Now what we've experienced over the past year or so is a significant retraction of those credit lines down to levels equivalent to real earned income. In other words, someone with $2,000 in the bank now most likely only has access to $5,000 in credit and that credit is most likely already spent. In other words, $5,000 of purchasing power has been eliminated from the economy and hence the demand for goods and services must be adjusted downward by the same amount unless the decrease is offset by an increase in spending by cash (which we know is not the case). Therefore, employers must now adjust their expectations of production to this lower level of demand which requires the need for less labor. Therefore, the bid for labor declines significantly, unemployment rises, and the level of "job security" declines. In the short-term this produces an increase in cash saving levels, and a decrease in demand for goods and services. The labor market is adjusting to a new paradigm in credit standards which are certain to remain for several years until cash levels increase to a level which allows for the re-extension of credit and confidence by creditors that those debt levels will be repaid in a timely fashion. In other words, expect unemployment to remain relatively high for several years until cash savings levels increase dramatically and credit lines begin to be re-extended. However, expect even when those credit lines are re-extended they will be to a much lower level than their previous highs as the market has seen the consequences of extremely easy access to credit, and hence the lows and new historical averages in unemployment will begin to rise in response to new lower levels of credit.

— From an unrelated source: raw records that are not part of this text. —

`src/rtl/c1541_track_sched_if.sv`:
```
// c1541_track_sched_if
//   Groups the drive-logic and SD-loader signals of the 1541 head tracker.
//   slave  : the tracker itself (consumes stepper/motor/pulses, drives requests and head state)
//   master : the environment (drive logic core + SD/track-buffer loader)
//   Signals:
//     stp[1:0]      stepper phase from drive logic
//     mtr           spindle motor on
//     dirty         pulse: track buffer was written
//     img_mounted   pulse: new disk image inserted
//     sd_done       pulse: current SD transfer finished
//     sd_rd, sd_wr  load / save request levels
//     sd_track[5:0] track number for the active request (0 when none)
//     htrack[6:0]   current half-track
//     tr00_sense_n  low when the head is on half-track 0
//     busy          scheduler not idle
interface c1541_track_sched_if;
   logic [1:0] stp;
   logic       mtr;
   logic       dirty;
   logic       img_mounted;
   logic       sd_done;
   logic       sd_rd;
   logic       sd_wr;
   logic [5:0] sd_track;
   logic [6:0] htrack;
   logic       tr00_sense_n;
   logic       busy;

   modport slave (
      input  stp, mtr, dirty, img_mounted, sd_done,
      output sd_rd, sd_wr, sd_track, htrack, tr00_sense_n, busy
   );

   modport master (
      output stp, mtr, dirty, img_mounted, sd_done,
      input  sd_rd, sd_wr, sd_track, htrack, tr00_sense_n, busy
   );
endinterface

```
`src/rtl/c1541_track_sched.sv`:
```
// c1541_track_sched
//   Head-position tracker and track-buffer scheduler for the 1541 drive model.
//   Decodes stepper phases into a half-track position, drives the track-0 sense line,
//   and after the head settles on a new track writes back the previous track (if modified)
//   and loads the new one through the SD-side request lines.
//   Ports:
//     clk32  system clock, posedge
//     reset  asynchronous, active-high
//     bus    c1541_track_sched_if.slave (stepper/motor/pulses in, requests/head state out)
//   Parameters:
//     SETTLE_CYCLES  head-settle delay in clk32 cycles
//     MAX_HTRACK     highest half-track, position saturates there
//     RESET_HTRACK   head position after reset
//   Build option:
//     C1541_SAVE_EN  when defined, modified tracks are written back (SAVE state, sd_wr);
//                    when undefined, dirty is ignored and sd_wr is tied low.
module c1541_track_sched #(
   parameter logic [19:0] SETTLE_CYCLES = 20'd640000,
   parameter logic [6:0]  MAX_HTRACK    = 7'd83,
   parameter logic [6:0]  RESET_HTRACK  = 7'd34
) (
   input logic                    clk32,
   input logic                    reset,
   c1541_track_sched_if.slave     bus
);

   localparam logic [1:0] ST_IDLE   = 2'd0;
   localparam logic [1:0] ST_SETTLE = 2'd1;
   localparam logic [1:0] ST_SAVE   = 2'd2;
   localparam logic [1:0] ST_LOAD   = 2'd3;

   logic [1:0]  state_q, state_d;
   logic [1:0]  stp_prev_q;
   logic [6:0]  htrack_q, htrack_d;
   logic        reload_q;
   logic        img_present_q;
   logic        mount_pend_q, mount_pend_d;
   logic        dirty_flag_q;
   logic [5:0]  loaded_q, loaded_d;
   logic [5:0]  lat_q, lat_d;
   logic [19:0] cnt_q, cnt_d;
   logic        sd_rd_q, sd_wr_q, busy_q, tr00_q;
   logic [5:0]  sd_track_q, sd_track_d;

   logic [1:0]  step_diff;
   logic        step_up, step_dn;
   logic [5:0]  target;

   // ---------------- stepper decode ----------------
   always_comb begin
      step_diff = bus.stp - stp_prev_q;
      step_up   = bus.mtr && (step_diff == 2'd1);
      step_dn   = bus.mtr && (step_diff == 2'd3);
      htrack_d  = htrack_q;
      if (step_up && (htrack_q < MAX_HTRACK)) begin
         htrack_d = htrack_q + 7'd1;
      end else if (step_dn && (htrack_q != 7'd0)) begin
         htrack_d = htrack_q - 7'd1;
      end
   end

   assign target = htrack_q[6:1] + 6'd1;

   // ---------------- scheduler FSM ----------------
   always_comb begin
      state_d  = state_q;
      cnt_d    = cnt_q;
      lat_d    = lat_q;
      loaded_d = loaded_q;
      case (state_q)
         ST_IDLE: begin
            if (img_present_q && ((target != loaded_q) || mount_pend_q)) begin
               state_d = ST_SETTLE;
               cnt_d   = SETTLE_CYCLES - 20'd1;
            end
         end
         ST_SETTLE: begin
            // reload_q is one cycle behind the event so that IDLE-entry and in-SETTLE
            // restarts both give the same event-to-request latency.
            if (reload_q) begin
               cnt_d = SETTLE_CYCLES - 20'd1;
            end else if (cnt_q == 20'd0) begin
               if (dirty_flag_q) begin
                  state_d = ST_SAVE;
               end else begin
                  state_d = ST_LOAD;
                  lat_d   = target;
               end
            end else begin
               cnt_d = cnt_q - 20'd1;
            end
         end
         ST_SAVE: begin
            if (bus.sd_done) begin
               state_d = ST_LOAD;
               lat_d   = target;
            end
         end
         ST_LOAD: begin
            if (bus.sd_done) begin
               state_d  = ST_IDLE;
               loaded_d = lat_q;
            end
         end
         default: state_d = ST_IDLE;
      endcase
   end

   always_comb begin
      mount_pend_d = mount_pend_q;
      if (bus.img_mounted) begin
         mount_pend_d = 1'b1;
      end else if ((state_d == ST_LOAD) && (state_q != ST_LOAD)) begin
         mount_pend_d = 1'b0;
      end
   end

   always_comb begin
      sd_track_d = 6'd0;
      if (state_d == ST_LOAD) begin
         sd_track_d = lat_d;
      end else if (state_d == ST_SAVE) begin
         sd_track_d = loaded_q;
      end
   end

   always_ff @(posedge clk32 or posedge reset) begin
      if (reset) begin
         state_q       <= ST_IDLE;
         stp_prev_q    <= 2'd0;
         htrack_q      <= RESET_HTRACK;
         reload_q      <= 1'b0;
         img_present_q <= 1'b0;
         mount_pend_q  <= 1'b0;
         loaded_q      <= 6'd0;
         lat_q         <= 6'd0;
         cnt_q         <= 20'd0;
         sd_rd_q       <= 1'b0;
         busy_q        <= 1'b0;
         tr00_q        <= 1'b1;
         sd_track_q    <= 6'd0;
      end else begin
         state_q       <= state_d;
         stp_prev_q    <= bus.stp;
         htrack_q      <= htrack_d;
         reload_q      <= (htrack_d != htrack_q) || bus.img_mounted;
         img_present_q <= img_present_q || bus.img_mounted;
         mount_pend_q  <= mount_pend_d;
         loaded_q      <= loaded_d;
         lat_q         <= lat_d;
         cnt_q         <= cnt_d;
         sd_rd_q       <= (state_d == ST_LOAD);
         busy_q        <= (state_d != ST_IDLE);
         tr00_q        <= (htrack_d != 7'd0);
         sd_track_q    <= sd_track_d;
      end
   end

`ifdef C1541_SAVE_EN
   logic dirty_flag_d;

   always_comb begin
      dirty_flag_d = dirty_flag_q;
      if ((state_q == ST_SAVE) && bus.sd_done) begin
         dirty_flag_d = 1'b0;
      end else if (bus.img_mounted && (state_q != ST_SAVE)) begin
         dirty_flag_d = 1'b0;
      end
      // A write arriving with the clear must survive, or its data would be lost.
      if (bus.dirty) begin
         dirty_flag_d = 1'b1;
      end
   end

   always_ff @(posedge clk32 or posedge reset) begin
      if (reset) begin
         dirty_flag_q <= 1'b0;
         sd_wr_q      <= 1'b0;
      end else begin
         dirty_flag_q <= dirty_flag_d;
         sd_wr_q      <= (state_d == ST_SAVE);
      end
   end
`else
   logic unused_dirty;
   assign unused_dirty = bus.dirty;
   assign dirty_flag_q = 1'b0;
   assign sd_wr_q      = 1'b0;
`endif

   assign bus.sd_rd        = sd_rd_q;
   assign bus.sd_wr        = sd_wr_q;
   assign bus.sd_track     = sd_track_q;
   assign bus.htrack       = htrack_q;
   assign bus.tr00_sense_n = tr00_q;
   assign bus.busy         = busy_q;

endmodule

```
`src/flat_wrapper.sv`:
```
// flat-port wrapper written by rule: the top's interface ports become plain ports
module c1541_track_sched_flat 
#(
   parameter logic [19:0] SETTLE_CYCLES = 20'd640000,
   parameter logic [6:0]  MAX_HTRACK    = 7'd83,
   parameter logic [6:0]  RESET_HTRACK  = 7'd34
)
  (clk32, reset, bus_stp, bus_mtr, bus_dirty, bus_img_mounted, bus_sd_done, bus_sd_rd, bus_sd_wr, bus_sd_track, bus_htrack, bus_tr00_sense_n, bus_busy);
  c1541_track_sched_if bus_i ();
  input logic clk32;
  input logic reset;
  input wire logic [$bits(bus_i.stp)-1:0] bus_stp;
  input wire logic [$bits(bus_i.mtr)-1:0] bus_mtr;
  input wire logic [$bits(bus_i.dirty)-1:0] bus_dirty;
  input wire logic [$bits(bus_i.img_mounted)-1:0] bus_img_mounted;
  input wire logic [$bits(bus_i.sd_done)-1:0] bus_sd_done;
  output wire logic [$bits(bus_i.sd_rd)-1:0] bus_sd_rd;
  output wire logic [$bits(bus_i.sd_wr)-1:0] bus_sd_wr;
  output wire logic [$bits(bus_i.sd_track)-1:0] bus_sd_track;
  output wire logic [$bits(bus_i.htrack)-1:0] bus_htrack;
  output wire logic [$bits(bus_i.tr00_sense_n)-1:0] bus_tr00_sense_n;
  output wire logic [$bits(bus_i.busy)-1:0] bus_busy;
  assign bus_i.stp = bus_stp;
  assign bus_i.mtr = bus_mtr;
  assign bus_i.dirty = bus_dirty;
  assign bus_i.img_mounted = bus_img_mounted;
  assign bus_i.sd_done = bus_sd_done;
  assign bus_sd_rd = bus_i.sd_rd;
  assign bus_sd_wr = bus_i.sd_wr;
  assign bus_sd_track = bus_i.sd_track;
  assign bus_htrack = bus_i.htrack;
  assign bus_tr00_sense_n = bus_i.tr00_sense_n;
  assign bus_busy = bus_i.busy;
  c1541_track_sched #(.SETTLE_CYCLES(SETTLE_CYCLES), .MAX_HTRACK(MAX_HTRACK), .RESET_HTRACK(RESET_HTRACK)) u_core (.clk32(clk32), .reset(reset), .bus(bus_i));
endmodule
```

The bottom line:  we have a paradigm shift caused by the fact that our credit has already been spent.  That's a vast oversimplification of the problem, but still a good one sentence summary as to why I don't think that the economy can bounce back rapidly like it did in past recessions. 

-KD

3 comments:

Yangabanga said...

I think this is just another way of saying that unemployment isn't a dip but rather a fundamental change, now that spending is no longer powered by too easy credit.

Or put another way that it is much easier to grow in a ponzi scheme than it is "naturally". And it is even harder to grow again in the aftermath of one.

Kid Dynamite said...

yes yangabanga - exactly

But What do I Know? said...

While I agree with your point, KD, I think another issue is that the unemployment curve is shaped differently in the last two recessions because the job market is very different now than in the recessions of the past. When job swings were primarily in manufacturing (private industry with fast-acting demand changes) people were laid off as soon as demand slowed and added back when it picked up. But now the major job categories like health, education, and government do not quickly respond to reduced spending, and so the job losses take longer to happen (and to end). Another way to say it is that these enterprises are not motivated by profits, but by yearly budgets, and they are slow to respond to changes in revenue streams--both in hiring and in firing.